LaLota: “what you hear is totally wrong.”
fake news! Donny never said it!
pro tip: if you can’t denounce praise of Hitler because doing so would anger Dear Leader and his cultists, congratulations — you’re on the wrong fucking side.
right now, the only Republican on record with the courage to call Donny “America’s Hitler” is JD Vance — except for Couchfuck McGee, it’s a feature, not a bug.
hey, you know who is unafraid to call Donald Trump a fascist?

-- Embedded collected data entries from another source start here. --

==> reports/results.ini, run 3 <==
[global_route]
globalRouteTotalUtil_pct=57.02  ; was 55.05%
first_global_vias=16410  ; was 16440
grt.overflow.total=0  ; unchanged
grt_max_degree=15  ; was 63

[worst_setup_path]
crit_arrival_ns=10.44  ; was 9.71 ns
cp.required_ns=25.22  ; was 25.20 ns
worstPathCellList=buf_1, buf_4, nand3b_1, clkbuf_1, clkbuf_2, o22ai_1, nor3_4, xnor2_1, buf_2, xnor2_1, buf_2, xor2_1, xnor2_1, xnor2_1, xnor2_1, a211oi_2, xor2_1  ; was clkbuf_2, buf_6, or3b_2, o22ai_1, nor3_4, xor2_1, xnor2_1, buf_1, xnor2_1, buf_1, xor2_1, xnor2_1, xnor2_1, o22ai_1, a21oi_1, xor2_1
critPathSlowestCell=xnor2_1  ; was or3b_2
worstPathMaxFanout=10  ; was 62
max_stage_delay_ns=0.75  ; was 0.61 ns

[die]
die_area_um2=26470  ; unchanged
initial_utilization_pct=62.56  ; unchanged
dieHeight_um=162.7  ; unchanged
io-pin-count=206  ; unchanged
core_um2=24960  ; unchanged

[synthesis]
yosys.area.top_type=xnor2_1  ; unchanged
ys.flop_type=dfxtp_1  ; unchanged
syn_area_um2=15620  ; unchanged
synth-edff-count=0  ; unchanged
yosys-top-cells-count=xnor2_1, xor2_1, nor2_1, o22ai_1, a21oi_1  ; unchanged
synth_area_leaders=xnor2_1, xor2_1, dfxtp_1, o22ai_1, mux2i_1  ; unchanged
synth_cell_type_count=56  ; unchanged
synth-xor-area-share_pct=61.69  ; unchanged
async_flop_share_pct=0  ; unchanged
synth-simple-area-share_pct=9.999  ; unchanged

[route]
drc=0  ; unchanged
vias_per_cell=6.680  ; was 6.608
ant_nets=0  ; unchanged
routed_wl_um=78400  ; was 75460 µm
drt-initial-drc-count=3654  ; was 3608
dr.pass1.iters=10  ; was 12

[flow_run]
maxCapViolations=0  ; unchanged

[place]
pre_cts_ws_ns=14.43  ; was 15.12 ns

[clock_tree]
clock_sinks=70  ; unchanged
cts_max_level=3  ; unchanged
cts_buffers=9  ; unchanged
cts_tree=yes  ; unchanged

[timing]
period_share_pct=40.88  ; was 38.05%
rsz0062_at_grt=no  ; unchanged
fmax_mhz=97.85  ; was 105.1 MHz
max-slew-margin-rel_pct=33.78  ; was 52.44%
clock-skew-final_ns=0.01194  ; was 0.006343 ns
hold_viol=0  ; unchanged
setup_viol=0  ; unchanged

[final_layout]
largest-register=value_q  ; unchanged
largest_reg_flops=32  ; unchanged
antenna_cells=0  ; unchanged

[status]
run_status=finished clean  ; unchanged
From an optimization exercise on the open Yosys and OpenROAD flow, aimed at a short achievable clock period and few clock cycles per item; shortcuts taken in it are not production practice. Only simulation tests tie the RTL to the original design; equivalence was not proved. Power figures rest on the tool's default switching activity, not on a simulated workload.

===== flow/config.mk =====
export PLATFORM = sky130hd
export DESIGN_NAME = slice_decoder
export DESIGN_NICKNAME = slice_decoder
export VERILOG_FILES = /design/flow/design.v
export SDC_FILE = /design/flow/constraint.sdc
export NUM_CORES = 4
export LEC_CHECK = 0
export CAP_MARGIN = 20
export CORE_MARGIN = 2
export CORE_UTILIZATION = 20
export SLEW_MARGIN = 20

===== flow/run.sh =====
#!/bin/bash
# synth_recipe.tcl (not shown) runs the flow's synth.tcl, then flattens the netlist and writes it again
# the make line also repeats each setting of config.mk as NAME=value (left out here)
make -C /OpenROAD-flow-scripts/flow DESIGN_CONFIG=/design/flow/config.mk WORK_HOME=/design/flow/orfs CLKGATE_MAP_FILE= SYNTH_SCRIPT=/design/flow/synth_recipe.tcl finish

===== flow/design.v =====
module slice_decoder (
    input  wire         clk,
    input  wire         rst,
    input  wire [127:0] in_units,
    input  wire [3:0]   in_avail,    
    output reg  [3:0]   in_take,     
    input  wire         anchor_en,
    input  wire [31:0]  anchor_prev,
    output reg          dict_en0,
    output reg  [14:0]  dict_addr0,
    input  wire [31:0]  dict_rdata0,
    output wire         dict_en1,
    output wire [14:0]  dict_addr1,
    input  wire [31:0]  dict_rdata1,
    output wire [1:0]   out_cnt,
    output wire [31:0]  out_word0,
    output wire [31:0]  out_word1,
    input  wire         out_ready
);
    localparam M_TOK = 2'd0;
    localparam M_RPT = 2'd1;
    localparam M_LIT = 2'd2;
    localparam K_DIC = 2'd0;
    localparam K_LIT = 2'd1;
    localparam K_RPT = 2'd2;
    reg [1:0]  mode;
    reg [13:0] cnt;         
    reg        s2_valid;
    reg [1:0]  s2_kind;
    reg [31:0] s2_lit;
    reg [31:0] prev;        
    wire [15:0] unit0 = in_units[15:0];
    wire [15:0] unit1 = in_units[31:16];
    wire [31:0] s2_word = (s2_kind == K_DIC) ? dict_rdata0 :
                          (s2_kind == K_LIT) ? s2_lit : prev;
    wire advance = !s2_valid || out_ready;
    assign out_cnt   = {1'b0, s2_valid};
    assign out_word0 = s2_word;
    assign out_word1 = 32'd0;
    assign dict_en1   = 1'b0;
    assign dict_addr1 = 15'd0;
    reg        issue;
    reg [1:0]  issue_kind;
    reg [31:0] issue_lit;
    reg [1:0]  mode_nx;
    reg [13:0] cnt_nx;
    always @(*) begin
        in_take    = 4'd0;
        dict_en0   = 1'b0;
        dict_addr0 = unit0[14:0];
        issue      = 1'b0;
        issue_kind = K_DIC;
        issue_lit  = {unit1, unit0};
        mode_nx    = mode;
        cnt_nx     = cnt;
        if (advance && !rst && !anchor_en) begin
            case (mode)
                M_TOK: begin
                    if (in_avail != 4'd0) begin
                        in_take = 4'd1;
                        if (unit0[15]) begin
                            dict_en0   = 1'b1;
                            issue      = 1'b1;
                            issue_kind = K_DIC;
                        end else if (unit0[14]) begin
                            issue      = 1'b1;
                            issue_kind = K_RPT;
                            cnt_nx     = unit0[13:0];
                            if (unit0[13:0] != 14'd0)
                                mode_nx = M_RPT;
                        end else begin
                            cnt_nx  = {8'd0, unit0[5:0]};
                            mode_nx = M_LIT;
                        end
                    end
                end
                M_RPT: begin
                    issue      = 1'b1;
                    issue_kind = K_RPT;
                    cnt_nx     = cnt - 14'd1;
                    if (cnt == 14'd1)
                        mode_nx = M_TOK;
                end
                M_LIT: begin
                    if (in_avail >= 4'd2) begin
                        in_take    = 4'd2;
                        issue      = 1'b1;
                        issue_kind = K_LIT;
                        cnt_nx     = cnt - 14'd1;
                        if (cnt == 14'd0)
                            mode_nx = M_TOK;
                    end
                end
                default: mode_nx = M_TOK;
            endcase
        end
    end
    always @(posedge clk) begin
        if (rst) begin
            mode     <= M_TOK;
            cnt      <= 14'd0;
            s2_valid <= 1'b0;
            s2_kind  <= K_DIC;
            s2_lit   <= 32'd0;
            prev     <= 32'd0;
        end else if (anchor_en) begin
            mode     <= M_TOK;
            cnt      <= 14'd0;
            s2_valid <= 1'b0;
            prev     <= anchor_prev;
        end else begin
            if (s2_valid && out_ready)
                prev <= s2_word;
            if (advance) begin
                mode     <= mode_nx;
                cnt      <= cnt_nx;
                s2_valid <= issue;
                s2_kind  <= issue_kind;
                s2_lit   <= issue_lit;
            end
        end
    end
endmodule

===== flow/constraint.sdc =====
create_clock -name core_clock -period 5.0 [get_ports {clk}]
set_input_delay 1.0000 -clock core_clock [delete_from_list [all_inputs] [get_ports {clk}]]
set_output_delay 1.0000 -clock core_clock [all_outputs]
set_load 0.01 [all_outputs]

==> summary.txt <==
Logic synthesis
  • Yosys warns: 1
  • Ranking of synthesized cells by area: dfxtp_1 33%, mux2i_1 13%, buf_4 10%
  • Count of flip-flops with a built-in enable after synthesis: 0
  • Top post-synthesis cells by count: 117 x nand2_1, 83 x dfxtp_1, 67 x buf_4, 67 x mux2i_1, 50 x a21oi_1
  • FFs w/ async S/R, synth: 0%
  • Yosys reg bits: 83
  • Mean Syn Cell Area: 8.05 µm²
  • Post-Syn Area: 5040 µm²
  • Synth Flop Type: dfxtp_1
  • Top cell type by total area after synthesis: dfxtp_1
  • Yosys cell types: 44
  • Cell with the most instances after synthesis: nand2_1
  • Cells after synthesis: 626
  • Yosys top cell area share: 33.0%
  • Seq/Total Area, Yosys: 33.0%

Critical path
  • WS Path Type: in2out
  • Data required time of the critical path: 4.00 ns
  • Worst Setup End Kind: primary output
  • Arr. time, crit path: 2.92 ns
  • Critical path's slowest cell: clkdlybuf4s50_1
  • Worst setup SP type: input port
  • Cell Chain, Critical Path: clkdlybuf4s50_1 > nand2b_1 > nand2_1 > nor3b_1 > and2_1 > clkdlybuf4s50_1
  • Crit-path max FO: 4
  • Most frequent CP cell: clkdlybuf4s50_1
  • Crit path largest cell delay: 0.54 ns

Placement
  • PortBufs: 154
  • DP Cell Count: 1058
  • Placed wire-length estimate: 11300 µm
  • Placer Congestion: 0.725
  • Placed cell areas: 6570 µm²

Pwr
  • Cell internal pwr: 0.00128 W
  • Switching Share: 26.8%
  • Sequential power share: 41.3%
  • Pwr Total: 0.00174 W
  • Psw: 0.000468 W
  • Leakage power: 2.62 nW
  • Clock share of power: 38.4%
  • Power Density: 254 nW/µm²
  • Maximum VDD drop: 0.172 mV
  • Comb power frac: 20.3%

STA
  • Slew Viols, Final: 0
  • Setup tns final: 0 ns
  • Final Skew: 0.00709 ns
  • Fin crit period: 3.92 ns
  • Fin. Hold Viols: 0
  • Worst slew margin: 36.1%
  • Tcrit/Tclk final: 78.3%
  • Worst-margin pin slew: 0.956 ns
  • Fmax: 255 MHz
  • # setup viols final: 0
  • RSZ-0062 raised after global routing: false

Clocking
  • Clock Path Buffers: 2
  • Setup repair bufs after CTS: 0
  • Root buf cell: clkbuf_16
  • Post-cts repair resize count: 0
  • Clock-pin slew of the registers on the worst-case setup and hold paths: 0.06 ns
  • CTS Hold Buffers Added: 0
  • Clock sink total: 83
  • Later-pin clock latency in the skew report: 0.34 ns
  • # H-tree levels: 3
  • Num CTS Buffers: 9
  • CTS tree: done

Global routing
  • First-pass GRT wire length: 24000 µm
  • GR Overflow Total: 0
  • Initial antenna violation count: 0
  • Pin count of the biggest net entering global routing: 67
  • Vias in the first global route: 4281
  • Total global-route track usage: 11.7%

Layout
  • Fraction of layout cells with a size suffix above 1: 7.68%
  • Cell area after layout: 6850 µm²
  • Synthesis-to-layout area growth: 35.9%
  • Final nets: 977
  • Final design utilization: 27.5%
  • Finished Layout Cells: 1072
  • ANT cells: 0

Route
  • Vias/cell: 4.24
  • WL/cell: 14.8 µm
  • DR vias: 4543
  • 1st-iter DRT viols: 268
  • First drt pass iteration count: 4
  • Final ANT Viol Nets: 0
  • Final wirelength: 15800 µm
  • DRC violations left: 0

Floorplan
  • Die area: 26500 µm²
  • IO Pins: 334
  • Die H: 163 µm
  • Die width: 163 µm
  • Row cnt: 58
  • Placeable Area: 25000 µm²
  • Initial Utilization: 20.2%

Status
  • Run status: finished clean

Hold path
  • Hold crit path type: reg2reg

Run
  • # Max-Cap Violations: 0
## critical path, delay by kind of cell
| family | cells | cell delay [ns] |
|---|---|---|
| buffers and inverters | 2 | 1.05 |
| AND/OR/NAND/NOR | 4 | 0.86 |
## routing by layer
metal  routed length (µm)  GRT usage, %
met1                 7300          15.3
met2                 7420          19.4
met3                  871          2.34
met4                  252          3.86
met5                    0             0
## cells by family after synthesis
kind of cell / Yosys count / synth area share [%]
mux: 99 / 20.4
buf+inv: 116 / 13.8
flops: 83 / 33.0
fa+ha+maj: 6 / 1.49
compound gates: 114 / 13.0
other cells: 1 / 0.0744
simple gates: 207 / 18.2
## layout by cell type, fill, tap and decap left out, types with 3 or more instances in the layout
master / netlist / routed
ha_1: 6 / 6
mux2_1: 7 / 7
o31ai_1: 3 / 3
a21oi_1: 50 / 50
o211ai_1: 4 / 4
o32ai_1: 5 / 5
clkbuf_16: 0 / 9
buf_4: 67 / 8
mux2i_1: 67 / 67
a31oi_1: 6 / 6
nor2_1: 46 / 45
mux2_2: 25 / 25
nand2b_1: 6 / 6
o21ai_0: 35 / 35
and3_1: 7 / 7
o22ai_1: 3 / 3
inv_1: 5 / 5
and2_1: 3 / 3
conb_1: 1 / 51
nand2_1: 117 / 116
nor3_1: 6 / 6
clkdlybuf4s50_1: 0 / 152
dfxtp_1: 83 / 81
nor4_1: 6 / 6
## layout make-up
type	instances	area [µm²]
sequential	83	1670
clock buffer	11	243
timing repair buffer	162	1590
tap	330	413
inverter	6	22.5
clock inverter	3	40.0
fill	2715	18100
multi-input combinational	477	2880
## power groups by stage
stage | Clock [W] | Combinational (W) | Sequential, W
floorplan | 0 | 0.000220 | 0.000725
global placement | 0 | 0.000354 | 0.000734
CTS | 0.000693 | 0.000358 | 0.000721
detailed placement | 0 | 0.000356 | 0.000736
finish | 0.000669 | 0.000354 | 0.000720
global route | 0.000723 | 0.000390 | 0.000725
## worst paths after layout
kind	cells after the start	slack [ns]	endpoint	start
worst max-delay path	6	1.08	dict_en0	out_ready
worst min-delay path	2	0.45	s2_lit[25]$_SDFFE_PP0P_	s2_lit[25]$_SDFFE_PP0P_
worst max register to register	6	2.34	cnt[9]$_SDFFE_PP0P_	mode[0]$_SDFFE_PP0P_
worst min register to register	2	0.45	s2_lit[25]$_SDFFE_PP0P_	s2_lit[25]$_SDFFE_PP0P_
## per-stage QoR
| step | setup WS, ns | hold WS [ns] |
|---|---|---|
| global placement | 1.04 | 0.443 |
| floorplan | 1.75 | 0.436 |
| detailed placement | 1.09 | 0.447 |
| global route | 0.899 | 0.472 |
| CTS | 1.06 | 0.455 |
| finish | 1.08 | 0.454 |
## registers in the layout, indices dropped and copies added, names as in the netlist
name / cells
s2_valid: 1
s2_kind: 2
s2_lit: 32
prev: 32
cnt: 14
mode: 2
Testbench counts, summed over its fixed seeds: cycles 125,255, words 119,345.

re-timing with driven ports:
How much do the figures lean on ideal ports? The routed layout below was timed once more, with nothing changed but the port constraints.
Step 1: set_driving_cell puts a clkbuf_16 on clk and a buf_2 on each other input, an assumption about the parent block.
Step 2 adds t to the input delays and takes it off the output delays; t is the mean of the earliest and latest rising clock arrival at the registers after step 1. Input paths then give back, and output paths get back, about the clock's delay inside the block.
Three values: ideal, step 1, step 2; two values: the first two.
shift t [ns]: 0.379
setup slack, ns: 1.084 / 1.047 / 1.047
worst setup path after step 2: input to output
latest minus earliest clock arrival (ns): 0.007 / 0.007
pins driven straight from the clock port: 1
After both steps this run still meets setup and hold. For this run, drivers alone change the setup slack by -0.037 ns; drivers and shift together by -0.037 ns.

Kamala Harris, that’s who.
Anderson Cooper: “you’ve quoted General Milley calling Donald Trump a fascist. you yourself have not used that word to describe him. let me ask you tonight, do you think Donald Trump is a fascist?”
Kamala: “yes, I do. yes, I do.”
hey, did you hear about the time Donny stopped a war with France?
“you have no idea what I did in the White House. I stopped wars. with France. you know the France story?”
no, we don’t know ‘the France story,’ Sundowning Grandpa Befuddlepants. tell us how you stopped this great war with France. tell us how without your awesome foreign policy expertise, right now the French Army would be occupying our cities and towns, forcing us to eat their stinky cheese and smoke their stupid little cigarettes — and, worst of all, making us pronounce “croissant” as “kwa-son.”
the horror. the fucking horror.
ok, what the fuck is the press not telling us?
Mark Halperin: “I can tell you, without going into detail, that I’ve been pitched a story about Donald Trump now for about a week, that if true, would end his campaign … I’m not the only one who’s been pitched it.”
oh really. huh. so nice of the worthless scribblers of the corporate-controlled media to have suddenly grown a pair of ethics.
I keep thinking back to how eager the press was in 2016 to run with every spurious allegation against the email lady, no matter how badly sourced it was. remember how Hillary coughed and for two whole weeks, the press assured us that she was on death’s door? remember the fucking email story, six days before the election?
even if the stuff Halperin is sitting on is true, color me skeptical that anything could end Donny’s campaign. for fuck’s sake, Donny just praised Hitler, and the press is ready to move on to the next thing.
let’s give the final word to CNN’s Jake Tapper who, in a rare moment of clarity, tells it like it is.
“you know, it strikes me what’s interesting about the moment right now that we’re in, is that we in the media are treating Vice President Harris like we treat a normal politician, and we’re critiquing her answers and we’re talking about, well she could have said this differently, she could have that differently. meanwhile, the Republican nominee literally is talking about liberals being the enemy within, talking about using the military to go after these people. his defenders say ‘oh no, he’s talking about illegal immigrants, or he’s going after mobs in the street,’ and Trump will say ‘no, no, no, I mean going after the Pelosis, going after Adam Schiff, going after Democrats.’ and these campaigns are in two different universes.”
bravo for stating the obvious, Jake — but how about doing something about it?
Tapper didn’t exactly cover himself in glory back when he co-moderated the Donny-Biden debate. he and Dana Bash sat their with their mouths closed as Donny spewed lie after lie, and the best response they could come up with was thank you, let’s move on.
right now, Jake Tapper is an arsonist, standing in the middle of the street with a book of matches and an empty gas can in his hand, wondering aloud, “how did all these fires get started?”
sorry if this piece seems rushed — I have an 11:00am medical appointment today that I absolutely could not reschedule (don't worry, it's nothing serious). so at the very least, this post will probably have more typos in it than usual
I am so fucking tired of him getting a fucking pass on every fucking thing. VOTE!